__Exercise objective__. Lines from the line with "if (!S_AXI_ARESETN) begin" to the line with "state <= S_DREQ;" in the entries below, and only those, must be output exactly, with both ends included.

__The data__.

Source: an optimization exercise on an open RTL-to-GDS flow (aim: small area and a short achievable clock period). Production flows keep margins and buffers that such runs may drop. Where RTL was checked, it was by simulation tests only, not by an equivalence proof against the original.

==> flow/design.v <==
module eqController #(
    parameter int ADDR_WIDTH     = 6,
    parameter int GAIN_FRAC_BITS = 14
) (
    input  logic                  S_AXI_ACLK,
    input  logic                  S_AXI_ARESETN,
    input  logic                  wr,
    input  logic [ADDR_WIDTH-1:0] wrAddr,
    input  logic [31:0]           wrData,
    output logic                  adcReq,
    output logic [15:0]           adcCmd,
    input  logic                  adcAck,
    input  logic [15:0]           adcData,
    output logic                  dacReq,
    output logic [31:0]           dacWord,
    input  logic                  dacAck
);
    logic        enable;
    logic [15:0] gain0, gain1;
    logic        rst;
    logic        weEn, weG0, weG1;
    logic [15:0] gainIn;
    assign rst    = !S_AXI_ARESETN;
    assign weEn   = rst | (wr && wrAddr == ADDR_WIDTH'(4));
    assign weG0   = rst | (wr && wrAddr == ADDR_WIDTH'(6));
    assign weG1   = rst | (wr && wrAddr == ADDR_WIDTH'(7));
    assign gainIn = (wrData[15:0] & {16{~rst}}) | (16'h4000 & {16{rst}});
    always_ff @(posedge S_AXI_ACLK) begin
        if (weEn) enable <= wrData[0] & ~rst;
        if (weG0) gain0  <= gainIn;
        if (weG1) gain1  <= gainIn;
    end
    localparam logic [3:0] S_IDLE = 4'd0;
    localparam logic [3:0] S_AREQ = 4'd1;
    localparam logic [3:0] S_AREL = 4'd2;
    localparam logic [3:0] S_C0   = 4'd3;
    localparam logic [3:0] S_C1   = 4'd4;
    localparam logic [3:0] S_C2   = 4'd5;
    localparam logic [3:0] S_C3   = 4'd6;
    localparam logic [3:0] S_DREQ = 4'd7;
    localparam logic [3:0] S_DREL = 4'd8;
    localparam logic [3:0] S_N1   = 4'd9;
    localparam logic [3:0] S_NX   = 4'd10;
    logic [3:0] state;
    logic       chan;
    always_ff @(posedge S_AXI_ACLK) begin
        if (!S_AXI_ARESETN) begin
            state <= S_IDLE;
            chan  <= 1'b0;
        end else begin
            case (state)
                S_IDLE: if (enable) state <= S_AREQ;
                S_AREQ: if (adcAck) state <= S_AREL;
                S_AREL: if (!adcAck) state <= S_C0;
                S_C0:   state <= S_C1;
                S_C1:   state <= S_C2;
                S_C2:   state <= S_C3;
                S_C3:   state <= S_DREQ;
                S_DREQ: if (dacAck) state <= S_DREL;
                S_DREL: if (!dacAck) state <= S_N1;
                S_N1: begin
                    state <= S_NX;
                    chan  <= !chan;
                end
                S_NX:   state <= enable ? S_AREQ : S_IDLE;
                default: state <= S_IDLE;
            endcase
        end
    end
    assign adcReq = (state == S_AREQ);
    assign dacReq = (state == S_DREQ);
    logic [15:0] s;
    logic [16:0] sx;
    always_ff @(posedge S_AXI_ACLK) s <= {~adcData[15], adcData[14:0]};
    assign sx = {s[15], s};
    logic        hit;
    logic [15:0] gSel;
    logic [5:0]  gNextLo;
    assign hit     = wr && (wrAddr == ADDR_WIDTH'({5'd3, chan}));
    assign gSel    = chan ? gain1 : gain0;
    assign gNextLo = hit ? wrData[5:0] : gSel[5:0];
    logic [4:0] gT;
    always_ff @(posedge S_AXI_ACLK) gT <= gSel[15:11];
    logic [6:0] win;
    always_comb begin
        case (state)
            S_C0:    win = {gNextLo, 1'b0};
            S_C1:    win = gSel[11:5];
            default: win = {gT[4], gT[4], gT};
        endcase
    end
    logic [2:0] dNeg, dOne, dTwo;
    always_ff @(posedge S_AXI_ACLK) begin
        for (int k = 0; k < 3; k++) begin
            logic [2:0] w;
            w = win[2*k +: 3];
            dNeg[k] <= w[2] & ~(w[1] & w[0]);
            dOne[k] <= w[1] ^ w[0];
            dTwo[k] <= (w[2] & ~w[1] & ~w[0]) | (~w[2] & w[1] & w[0]);
        end
    end
    logic [16:0] p0, p1, p2;
    assign p0 = (({17{dOne[0]}} & sx) | ({17{dTwo[0]}} & {sx[15:0], 1'b0})) ^ {17{dNeg[0]}};
    assign p1 = (({17{dOne[1]}} & sx) | ({17{dTwo[1]}} & {sx[15:0], 1'b0})) ^ {17{dNeg[1]}};
    assign p2 = (({17{dOne[2]}} & sx) | ({17{dTwo[2]}} & {sx[15:0], 1'b0})) ^ {17{dNeg[2]}};
    logic [19:0] acc;
    logic        first;
    logic        neg5;          
    logic [2:0]  g119;
    assign g119 = hit ? wrData[11:9] : gSel[11:9];
    always_ff @(posedge S_AXI_ACLK) neg5 <= g119[2] & ~(g119[1] & g119[0]);
    logic [15:0] A;
    logic        Ahi;
    always_ff @(posedge S_AXI_ACLK) first <= (state == S_C0);    
    always_comb begin
        A      = acc[19:4] & {16{~first}};
        A[4]   = first ? dNeg[2] : acc[8];
        A[10]  = first ? neg5 : acc[14];
        Ahi    = ~A[15];
    end
    wire fs0 = dNeg[0] ^ A[0];
    wire fc0 = dNeg[0] & A[0];
    wire fs1 = A[1] ^ fc0;
    wire fc1 = A[1] & fc0;
    wire fs2 = dNeg[1] ^ A[2] ^ fc1;
    wire fc2 = (dNeg[1] & A[2]) | (dNeg[1] & fc1) | (A[2] & fc1);
    wire fs3 = p0[2] ^ p1[0];
    wire fc3 = p0[2] & p1[0];
    wire fs4 = A[3] ^ p0[3] ^ p1[1];
    wire fc4 = (A[3] & p0[3]) | (A[3] & p1[1]) | (p0[3] & p1[1]);
    wire fs5 = fc3 ^ fc2;
    wire fc5 = fc3 & fc2;
    wire fs6 = A[4] ^ p0[4] ^ p1[2];
    wire fc6 = (A[4] & p0[4]) | (A[4] & p1[2]) | (p0[4] & p1[2]);
    wire fs7 = p2[0] ^ fc4 ^ fs6;
    wire fc7 = (p2[0] & fc4) | (p2[0] & fs6) | (fc4 & fs6);
    wire fs8 = A[5] ^ p0[5] ^ p1[3];
    wire fc8 = (A[5] & p0[5]) | (A[5] & p1[3]) | (p0[5] & p1[3]);
    wire fs9 = p2[1] ^ fc6 ^ fs8;
    wire fc9 = (p2[1] & fc6) | (p2[1] & fs8) | (fc6 & fs8);
    wire fs10 = A[6] ^ p0[6] ^ p1[4];
    wire fc10 = (A[6] & p0[6]) | (A[6] & p1[4]) | (p0[6] & p1[4]);
    wire fs11 = p2[2] ^ fc8 ^ fs10;
    wire fc11 = (p2[2] & fc8) | (p2[2] & fs10) | (fc8 & fs10);
    wire fs12 = A[7] ^ p0[7] ^ p1[5];
    wire fc12 = (A[7] & p0[7]) | (A[7] & p1[5]) | (p0[7] & p1[5]);
    wire fs13 = p2[3] ^ fc10 ^ fs12;
    wire fc13 = (p2[3] & fc10) | (p2[3] & fs12) | (fc10 & fs12);
    wire fs14 = A[8] ^ p0[8] ^ p1[6];
    wire fc14 = (A[8] & p0[8]) | (A[8] & p1[6]) | (p0[8] & p1[6]);
    wire fs15 = p2[4] ^ fc12 ^ fs14;
    wire fc15 = (p2[4] & fc12) | (p2[4] & fs14) | (fc12 & fs14);
    wire fs16 = A[9] ^ p0[9] ^ p1[7];
    wire fc16 = (A[9] & p0[9]) | (A[9] & p1[7]) | (p0[9] & p1[7]);
    wire fs17 = p2[5] ^ fc14 ^ fs16;
    wire fc17 = (p2[5] & fc14) | (p2[5] & fs16) | (fc14 & fs16);
    wire fs18 = A[10] ^ p0[10] ^ p1[8];
    wire fc18 = (A[10] & p0[10]) | (A[10] & p1[8]) | (p0[10] & p1[8]);
    wire fs19 = p2[6] ^ fc16 ^ fs18;
    wire fc19 = (p2[6] & fc16) | (p2[6] & fs18) | (fc16 & fs18);
    wire fs20 = A[11] ^ p0[11] ^ p1[9];
    wire fc20 = (A[11] & p0[11]) | (A[11] & p1[9]) | (p0[11] & p1[9]);
    wire fs21 = p2[7] ^ fc18 ^ fs20;
    wire fc21 = (p2[7] & fc18) | (p2[7] & fs20) | (fc18 & fs20);
    wire fs22 = A[12] ^ p0[12] ^ p1[10];
    wire fc22 = (A[12] & p0[12]) | (A[12] & p1[10]) | (p0[12] & p1[10]);
    wire fs23 = p2[8] ^ fc20 ^ fs22;
    wire fc23 = (p2[8] & fc20) | (p2[8] & fs22) | (fc20 & fs22);
    wire fs24 = A[13] ^ p0[13] ^ p1[11];
    wire fc24 = (A[13] & p0[13]) | (A[13] & p1[11]) | (p0[13] & p1[11]);
    wire fs25 = p2[9] ^ fc22 ^ fs24;
    wire fc25 = (p2[9] & fc22) | (p2[9] & fs24) | (fc22 & fs24);
    wire fs26 = A[14] ^ p0[14] ^ p1[12];
    wire fc26 = (A[14] & p0[14]) | (A[14] & p1[12]) | (p0[14] & p1[12]);
    wire fs27 = p2[10] ^ fc24 ^ fs26;
    wire fc27 = (p2[10] & fc24) | (p2[10] & fs26) | (fc24 & fs26);
    wire fs28 = A[15] ^ p0[15] ^ p1[13];
    wire fc28 = (A[15] & p0[15]) | (A[15] & p1[13]) | (p0[15] & p1[13]);
    wire fs29 = p2[11] ^ fc26 ^ fs28;
    wire fc29 = (p2[11] & fc26) | (p2[11] & fs28) | (fc26 & fs28);
    wire fs30 = Ahi ^ p1[14] ^ p2[12];
    wire fc30 = (Ahi & p1[14]) | (Ahi & p2[12]) | (p1[14] & p2[12]);
    wire fs31 = ~p0[16] ^ fc28 ^ fs30;
    wire fc31 = (~p0[16] & fc28) | (~p0[16] & fs30) | (fc28 & fs30);
    wire fs32 = p2[13] ^ ~p1[15] ^ fc30;
    wire fc32 = (p2[13] & ~p1[15]) | (p2[13] & fc30) | (~p1[15] & fc30);
    wire fs33 = p1[15] ^ p2[14] ^ ~p1[16];
    wire fc33 = (p1[15] & p2[14]) | (p1[15] & ~p1[16]) | (p2[14] & ~p1[16]);
    wire [21:0] csaX = {1'b1, p2[15], ~p2[15], fs33, fc31, fc29, fc27, fc25, fc23, fc21, fc19, fc17, fc15, fc13, fc11, fc9, fc7, fc5, fs4, fs3, fs1, fs0};
    wire [21:0] csaY = {1'b0, ~p2[16], fc33, fc32, fs32, fs31, fs29, fs27, fs25, fs23, fs21, fs19, fs17, fs15, fs13, fs11, fs9, fs7, fs5, fs2, p0[1], p0[0]};
    logic [21:0] sum;
    assign sum = csaX + csaY;
    always_ff @(posedge S_AXI_ACLK) begin
        if (state == S_C1 || state == S_C2 || state == S_C3) acc <= sum[21:2];
    end
    logic        ovf;
    logic [15:0] code;
    assign ovf  = (acc[17] != acc[16]) || (acc[17] != acc[15]);
    assign code = ovf ? {16{~acc[17]}} : {~acc[15], acc[14:0]};
    assign adcCmd  = {1'b1, chan, 14'd0};
    assign dacWord = {15'h0018, chan, code};
endmodule
Settings: LEC_CHECK=0, ABC_AREA=0, CAP_MARGIN=0, CORE_MARGIN=2, CORE_UTILIZATION=55, CTS_BUF_LIST=sky130_fd_sc_hd__clkbuf_4 sky130_fd_sc_hd__clkbuf_8, PLACE_DENSITY=0.75, SETUP_SLACK_MARGIN=3.5, SLEW_MARGIN=0, TNS_END_PERCENT=5; clock period 7.0 ns.
standard.sh (not shown) runs the stock make flow with config.mk's settings and CLKGATE_MAP_FILE= SYNTH_SCRIPT=/design/flow/synth_recipe.tcl, a recipe that flattens the netlist after the stock synthesis.
==> flow/flow/run.sh <==
#!/bin/bash
# The standard layout (standard.sh), with every input port buffered by a buf_1 cell
# and every output port by a buf_2 cell, instead of the delay buffer buffer_ports
# picks by default. The buffers are placed by flow/ports.tcl, sourced just before
# global placement, where the standard flow would call buffer_ports.
export DONT_BUFFER_PORTS=1
export PRE_GLOBAL_PLACE_TCL="$PWD/flow/ports.tcl"
bash standard.sh > standard.log 2>&1
==> flow/flow/ports.tcl <==
# Port buffers, as the standard flow's buffer_ports, with chosen cells.
puts "Perform port buffering (flow/ports.tcl)..."
buffer_ports -inputs -buffer_cell sky130_fd_sc_hd__buf_1
buffer_ports -outputs -buffer_cell sky130_fd_sc_hd__buf_2
==> next run, changes <==
--- a/flow/design.v
+++ b/flow/design.v
@@ -104,19 +104,15 @@
     assign p1 = (({17{dOne[1]}} & sx) | ({17{dTwo[1]}} & {sx[15:0], 1'b0})) ^ {17{dNeg[1]}};
     assign p2 = (({17{dOne[2]}} & sx) | ({17{dTwo[2]}} & {sx[15:0], 1'b0})) ^ {17{dNeg[2]}};
     logic [19:0] acc;
     logic        first;
-    logic        neg5;          
-    logic [2:0]  g119;
-    assign g119 = hit ? wrData[11:9] : gSel[11:9];
-    always_ff @(posedge S_AXI_ACLK) neg5 <= g119[2] & ~(g119[1] & g119[0]);
     logic [15:0] A;
     logic        Ahi;
     always_ff @(posedge S_AXI_ACLK) first <= (state == S_C0);    
     always_comb begin
         A      = acc[19:4] & {16{~first}};
         A[4]   = first ? dNeg[2] : acc[8];
-        A[10]  = first ? neg5 : acc[14];
+        A[10]  = first ? (gSel[11] & ~(gSel[10] & gSel[9])) : acc[14];
         Ahi    = ~A[15];
     end
     wire fs0 = dNeg[0] ^ A[0];
     wire fc0 = dNeg[0] & A[0];
=> The changed run went through all stages and came out clean. Global-route usage is about the same. Wire length decreases by 0.99%. Critical path depth decreases by 1. Register-to-register slack improves by 0.06 ns. Non-clock buffer count decreases by 5. Final cell count decreases by 0.70%. Count of clock-buffer cells in the layout stays the same. Utilization decreases by 1.4 points. Clock skew decreases by 0.0089 ns. Design area decreases by about 2.6%. Die area decreases by about 1.1%.
Function not checked in the first run of this note: the RTL went through the layout flow alone.

==> static timing again, ports no longer ideal <==
No port has a modelled driver above. Below, the same layouts with a new extraction and two added sets of constraints. Step 1, drivers: a clkbuf_16 drives S_AXI_ACLK and a buf_2 each remaining input, both assumed. Step 2 also shifts input and output timing later by t, the mid clock arrival at the registers, as if the neighbouring blocks saw the same clock. Slacks: ideal ports / drivers / drivers and shift; pairs: ideal ports / drivers.
run | t (ns) | slack for setup (ns) | hold slack, ns | worst data-port slew with drivers (ns) | cell pins on the clock port's net
the first run | 0.401 | 3.352 / 3.352 / 3.352 | 0.483 / 0.483 / 0.483 | 0.38 | 1
the second run | 0.392 | 3.416 / 3.416 / 3.325 | 0.482 / 0.482 / 0.482 | 0.37 | 1
After both steps setup and hold are still met in every run listed. The setup slack of the second run, which loses most, moves by 0.000 ns with the drivers and by -0.091 ns with both steps.
Background: an optimization exercise with open tools, aiming at small area and a short achievable clock period. Do not read the settings as production practice. In this exercise RTL edits were held to simulation tests only and were not proved equivalent to the original. No activity file was given, so power comes from the tool's default toggle rates.

## old
==> flow/design.v <==
`timescale 1ns/10ps
`default_nettype none
module mmu_out_bit0 (
   input  logic       r,
   input  logic [3:0] sel,
   input  logic [3:0] d,
   output logic       y
);
   assign y = r | (|(sel & d));
endmodule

__Exercise solution__.
        if (!S_AXI_ARESETN) begin
            state <= S_IDLE;
            chan  <= 1'b0;
        end else begin
            case (state)
                S_IDLE: if (enable) state <= S_AREQ;
                S_AREQ: if (adcAck) state <= S_AREL;
                S_AREL: if (!adcAck) state <= S_C0;
                S_C0:   state <= S_C1;
                S_C1:   state <= S_C2;
                S_C2:   state <= S_C3;
                S_C3:   state <= S_DREQ;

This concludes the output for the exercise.